===== src/rtl/fetch_unit.sv =====
// FETCH stage: reads one little-endian 32-bit instruction at pc over a byte-wide
// request/acknowledge bus, with an optional alignment check before any bus traffic.
module fetch_unit #(
    parameter int ADDR_WIDTH  = 32,
    parameter bit CHECK_ALIGN = 1'b1
) (
    input  logic                  clk,
    input  logic                  reset,
    input  logic                  active,
    input  logic [ADDR_WIDTH-1:0] pc,
    output logic                  done,
    output logic [31:0]           instr,
    output logic                  misaligned,
    output logic                  mem_req,
    output logic [ADDR_WIDTH-1:0] mem_addr,
    input  logic                  mem_ack,
    input  logic [7:0]            mem_rdata
);

    typedef enum logic [1:0] {
        IDLE,
        BUS,
        DONE
    } state_t;

    state_t                state_q, state_d;
    logic [ADDR_WIDTH-1:0] base_q, base_d;
    logic [1:0]            idx_q, idx_d;
    logic [31:0]           instr_q, instr_d;
    logic                  done_q, done_d;
    logic                  misaligned_q, misaligned_d;
    logic                  mem_req_q, mem_req_d;
    logic [ADDR_WIDTH-1:0] mem_addr_q, mem_addr_d;
    logic [1:0]            idx_next;
    logic [ADDR_WIDTH-1:0] pc_base;

    assign idx_next = idx_q + 2'd1;
    assign pc_base  = {pc[ADDR_WIDTH-1:2], 2'b00};

    always_comb begin
        state_d      = state_q;
        base_d       = base_q;
        idx_d        = idx_q;
        instr_d      = instr_q;
        done_d       = done_q;
        misaligned_d = misaligned_q;
        mem_req_d    = mem_req_q;
        mem_addr_d   = mem_addr_q;

        case (state_q)
            IDLE: begin
                if (active) begin
                    if (CHECK_ALIGN && (pc[1:0] != 2'b00)) begin
                        instr_d      = 32'd0;
                        misaligned_d = 1'b1;
                        done_d       = 1'b1;
                        state_d      = DONE;
                    end else begin
                        base_d     = pc_base;
                        instr_d    = 32'd0;
                        idx_d      = 2'd0;
                        mem_req_d  = 1'b1;
                        mem_addr_d = pc_base;
                        state_d    = BUS;
                    end
                end
            end
            BUS: begin
                // Withdrawing active mid-transfer abandons the word; any coincident ack is dropped.
                if (!active) begin
                    mem_req_d = 1'b0;
                    instr_d   = 32'd0;
                    idx_d     = 2'd0;
                    state_d   = IDLE;
                end else if (mem_ack) begin
                    instr_d[8*idx_q +: 8] = mem_rdata;
                    if (idx_q == 2'd3) begin
                        mem_req_d    = 1'b0;
                        done_d       = 1'b1;
                        misaligned_d = 1'b0;
                        state_d      = DONE;
                    end else begin
                        idx_d      = idx_next;
                        mem_addr_d = base_q + ADDR_WIDTH'(idx_next);
                    end
                end
            end
            DONE: begin
                if (!active) begin
                    done_d       = 1'b0;
                    misaligned_d = 1'b0;
                    state_d      = IDLE;
                end
            end
            default: begin
                state_d = IDLE;
            end
        endcase
    end

    always_ff @(posedge clk) begin
        if (!reset) begin
            state_q      <= IDLE;
            base_q       <= '0;
            idx_q        <= 2'd0;
            instr_q      <= 32'd0;
            done_q       <= 1'b0;
            misaligned_q <= 1'b0;
            mem_req_q    <= 1'b0;
            mem_addr_q   <= '0;
        end else begin
            state_q      <= state_d;
            base_q       <= base_d;
            idx_q        <= idx_d;
            instr_q      <= instr_d;
            done_q       <= done_d;
            misaligned_q <= misaligned_d;
            mem_req_q    <= mem_req_d;
            mem_addr_q   <= mem_addr_d;
        end
    end

    assign done       = done_q;
    assign instr      = instr_q;
    assign misaligned = misaligned_q;
    assign mem_req    = mem_req_q;
    assign mem_addr   = mem_addr_q;

endmodule


===== config.mk =====
export PLATFORM = sky130hd
export DESIGN_NAME = fetch_unit
export DESIGN_NICKNAME = d
export VERILOG_FILES = /design/src/rtl/fetch_unit.sv
export SDC_FILE = /design/constraint.sdc
export NUM_CORES = 1
export LEC_CHECK = 0
export CAP_MARGIN = 15
export CORE_MARGIN = 2
export CORE_UTILIZATION = 40
export DETAILED_ROUTE_END_ITERATION = 8
export PLACE_DENSITY_LB_ADDON = 0.12
export SYNTH_ARGS = -nofsm -noshare
export SYNTH_HDL_FRONTEND = slang
export SYNTH_SLANG_ARGS = --single-unit

===== constraint.sdc =====
create_clock -name clk -period 2 [get_ports clk]
set_input_delay 0.2 -clock clk [delete_from_list [all_inputs] [get_ports clk]]
set_output_delay 0.2 -clock clk [all_outputs]
set_load 0.1 [all_outputs]

### After elaboration in Yosys (flattened, before gate mapping)

Cells that the tools add are included.
Widths: inputs -> output; s select.

| cells by class | value |
|---|---|
| add/subtract/negate cells | 3 |
| equal/unequal tests | 14 |
| shift-type cells | 2 |
| multiplexer cells | 39 |
| bitwise logic cells | 1 |
| reductions and logical operators | 11 |

Operators by type and width:

| operator | number |
|---|---|
| $mux 32 | 8 |
| $pmux 32 s2 | 2 |
| $neg 5->34 | 1 |
| $shift 8x34->32 const A | 1 |
| $shiftx 8x34->32 | 1 |
| $add 32x2->32 | 1 |
| $bwmux 32 | 1 |
| $mux 2 | 11 |
| $ne 2x2->1 const B | 8 |
| $mux 1 | 12 |
| $reduce_and 5->1 | 2 |
| $ne 3x3->1 const B | 3 |
| $reduce_and 7->1 | 1 |
| $pmux 1 s3 | 2 |
| $pmux 2 s3 | 1 |
| $reduce_and 3->1 | 2 |
| $reduce_and 6->1 | 1 |
| $eq 2x2->1 const B | 2 |
| $pmux 2 s2 | 1 |
| $reduce_and 4->1 | 1 |
| $reduce_bool 2->1 | 2 |
| $reduce_bool 3->1 | 1 |
| $add 2x1->2 const B | 1 |
| $eq 2x1->1 const B | 1 |
| 3 further kinds | 3 |

| storage, ports and cells | value |
|---|---|
| register bits after elaboration | 101 |
| input bits | 44 |
| output and inout port bits | 67 |
| word-level logic and storage cells | 78 |

### Depth between registers and ports, before layout

Gate-level depths: netlist of run 1.

| depth | value |
|---|---|
| word-level depth | 6 |
| mapped depth | 9 |
| depth with buffers taken out | 6 |

### Worst setup path before layout of run 1

Ideal clock, no wire load.

| timing path | value |
|---|---|
| kind | flip-flop to flip-flop |
| start | reg idx_q[0] |
| end | reg instr_q[0] (netlist: instr[0]) |
| library setup time | 67 ps |
| arrival | 1,879 ps |
| required time | 1,933 ps |
| slack | 54 ps |
| stages on the path, launching flop included | 7 |
| buffers on the path | 0 |
| period minus slack after synthesis | 1,946 ps |
| path through | dfxtp_1 -> inv_1 -> ha_1 -> or3b_2 -> nor4_4 -> a22oi_1 -> nor2b_1 |

| between the ends | value |
|---|---|
| longest elaborated chain between the ends | 6 |
| elaborated cells on any way between the ends | 7 |
| classes of those cells | 1 x add/sub; 2 x shift; 4 x mux |

RTL lines:

| element | line | text |
|---|---|---|
| start, declared | 28 | `logic [1:0] idx_q, idx_d;` |
| start signal, assigned | 114 | `idx_q <= idx_d;` |
| $neg 5->34 * | 76 | `instr_d[8*idx_q +: 8] = mem_rdata;` |
| $shiftx 8x34->32 or $shift 8x34->32 (tied branches) | 76 |  |
| $bwmux 32 * | 76 |  |
| $mux 32 * | 75 | `end else if (mem_ack) begin` |
| $mux 32 * | 70 | `if (!active) begin` |
| $pmux 32 s2 * | 50 | `case (state_q)` |
| end signal, assigned | 115 | `instr_q <= instr_d;` |
| end, declared | 29 | `logic [31:0] instr_q, instr_d;` |

Mark *: on every way between the ends. The rest lies on a longest branch, timed or not. The select of a mux whose other input is x is not followed.
A chain may end at the register's enable or synchronous reset.

### Worst setup path after layout of run 1

| timing path | value |
|---|---|
| start | reg idx_q[1] |
| end | reg mem_addr_q[0] (netlist: mem_addr[0]) |

| between the ends | value |
|---|---|
| longest elaborated chain between the ends | 3 |

RTL lines:

| element | line | text |
|---|---|---|
| $eq 2x2->1 | 77 | `if (idx_q == 2'd3) begin` |
| $ne 2x2->1 (no source line) | -- |  |
| $reduce_and 6->1 (no source line) | -- |  |
| end signal, assigned | 119 | `mem_addr_q <= mem_addr_d;` |
| end, declared | 33 | `logic [ADDR_WIDTH-1:0] mem_addr_q, mem_addr_d;` |

No other way between the ends.

==> impl_results.md, run 1 <==
* Outcome: complete, no violations
* Setup Skew at around 0.018 ns
* Drc violations at 0
* Tmin final at approximately 1.9 ns
* Slew of the pin with the lowest slew margin at 0.480 ns
* HP Class: in -> reg
* Die Y at ~110 um
* Final hold violation count at 0
* Crit-path slowest cell: a211oi_4
* Post-CTS Hold Buffers at 0
* Critical-path cell list: buf_4 -> ha_1 -> nand2b_1 -> a211oi_4 -> buf_12 -> mux2i_1 -> nor2b_1
* Slew HR at approximately 70%
* Setup slack after layout at 0.114 ns
* Pin count of the biggest net entering global routing at 76
* Htree depth at 3
* Area Overhead vs Synth at 31.7%
* Most common cell after layout, fill and taps aside: nand2_1
* Die width at 109 um
* Longest Clk Path Bufs at 2
* Crit Path Max Fanout at 30
* Max Cap Viol at 0
* Pwr dens at between 800 and 900 mW/mm2
* Core Footprint at 0.0108 mm2
* Routed Antenna Nets at 0
* Most frequent cells in the layout: 101 x nand2_1, 100 x dfxtp_1, 82 x buf_4
* Synth warnings at 0
* CTS Buf Count at 9
* Max-slew violations at 0
* Post-synth EDFFs at 0
* Flops & latches, synth at just over 100
* Area of the multi-input gates at 0.00227 mm2
* Tightest hold margin at 0.294 ns
* Cell Count, Final, Fillers Out at 706
* DP HPWL at around 7000 um
* Crit path launch type: flop
* Starting Density at 41.0%
* First-pass GRT wire length at about 17000 um
* CTS tree: yes
* Vias/cell at 5.10
* Area of the mapped netlist at 0.00442 mm2
* Reg area at about 0.0020 mm2
* GPL Wtd Cong at between 0.8 and 0.9
* R2r endpoint: mem_addr[0]
* Ratio of cells with drive above 1 in the final layout at about a fifth
* R2r worst-path depth at 7
* Arrival time at the worst endpoint at 2.15 ns
* Leak Pwr at 2.46 nW
* Post-synthesis net count at between 500 and 600
* N_diodes at 0
* Rows at 38
* Total Routing Usage GR at 17.9%
* Worst r2r src: idx_q[1]
* Yosys cell types at 40
* WS Path Type: reg -> reg
* FILL cells at just under 1000
* Number of port buffers at 110
* Cell count after synthesis at ~450
* First-pass detailed-route iteration total at 4
* Total power at 5.02 mW
* Sequential area share after synthesis at 45.7%
* Final period util at between 90% and 100%
* Main synth FF type: dfxtp_1
* CP Capture Point: mem_addr[0]
* Grt ovf at 0
* Nets at slightly above 600
* Vias in the first global route at between 3000 and 4000
* First DRT Iteration DRCs at 154
* Peak VDD IR at ~0.00043 V
* Initial antenna violation count at 0
* Die ar. at about 0.012 mm2
* Post-place setup slack at -0.0527 ns
* Syn avg cell area at approximately 9.8 um2
* Placed Instances at just under 700
* Worst-Skew Late Latency at 0.37 ns
* Routed vias at approximately 3600
* Fmax at 0.530 GHz
* Routed wire length at about 10000 um
* Routed wire per std cell at 14.7 um
* CTS Sinks at 101
* CP Capture Type: flop
* Clk slew on worst S/H paths at approximately 0.11 ns
* Root buffer cell: clkbuf_8
* Post-route setup TNS at 0 ns
* Async SR Flop Fraction at 0%
* Crit path largest cell delay at 0.40 ns
* Final setup viols at 0
* R2r setup slk at about 0.11 ns
* # IOs at around 110
* Crit. Startpoint: idx_q[1]
* Worst EP required at 2.26 ns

◇ ◇ ◇ ◇ ◇

WHAT THE EXERCISE ASKS: For this task, write out exactly the lines of the entries above, starting at the line with "### Worst setup path after layout of run 1" and ending at the line with "No other way between the ends.", both included, and no others.

ANSWER TO THE EXERCISE:
### Worst setup path after layout of run 1

| timing path | value |
|---|---|
| start | reg idx_q[1] |
| end | reg mem_addr_q[0] (netlist: mem_addr[0]) |

| between the ends | value |
|---|---|
| longest elaborated chain between the ends | 3 |

RTL lines:

| element | line | text |
|---|---|---|
| $eq 2x2->1 | 77 | `if (idx_q == 2'd3) begin` |
| $ne 2x2->1 (no source line) | -- |  |
| $reduce_and 6->1 (no source line) | -- |  |
| end signal, assigned | 119 | `mem_addr_q <= mem_addr_d;` |
| end, declared | 33 | `logic [ADDR_WIDTH-1:0] mem_addr_q, mem_addr_d;` |

No other way between the ends.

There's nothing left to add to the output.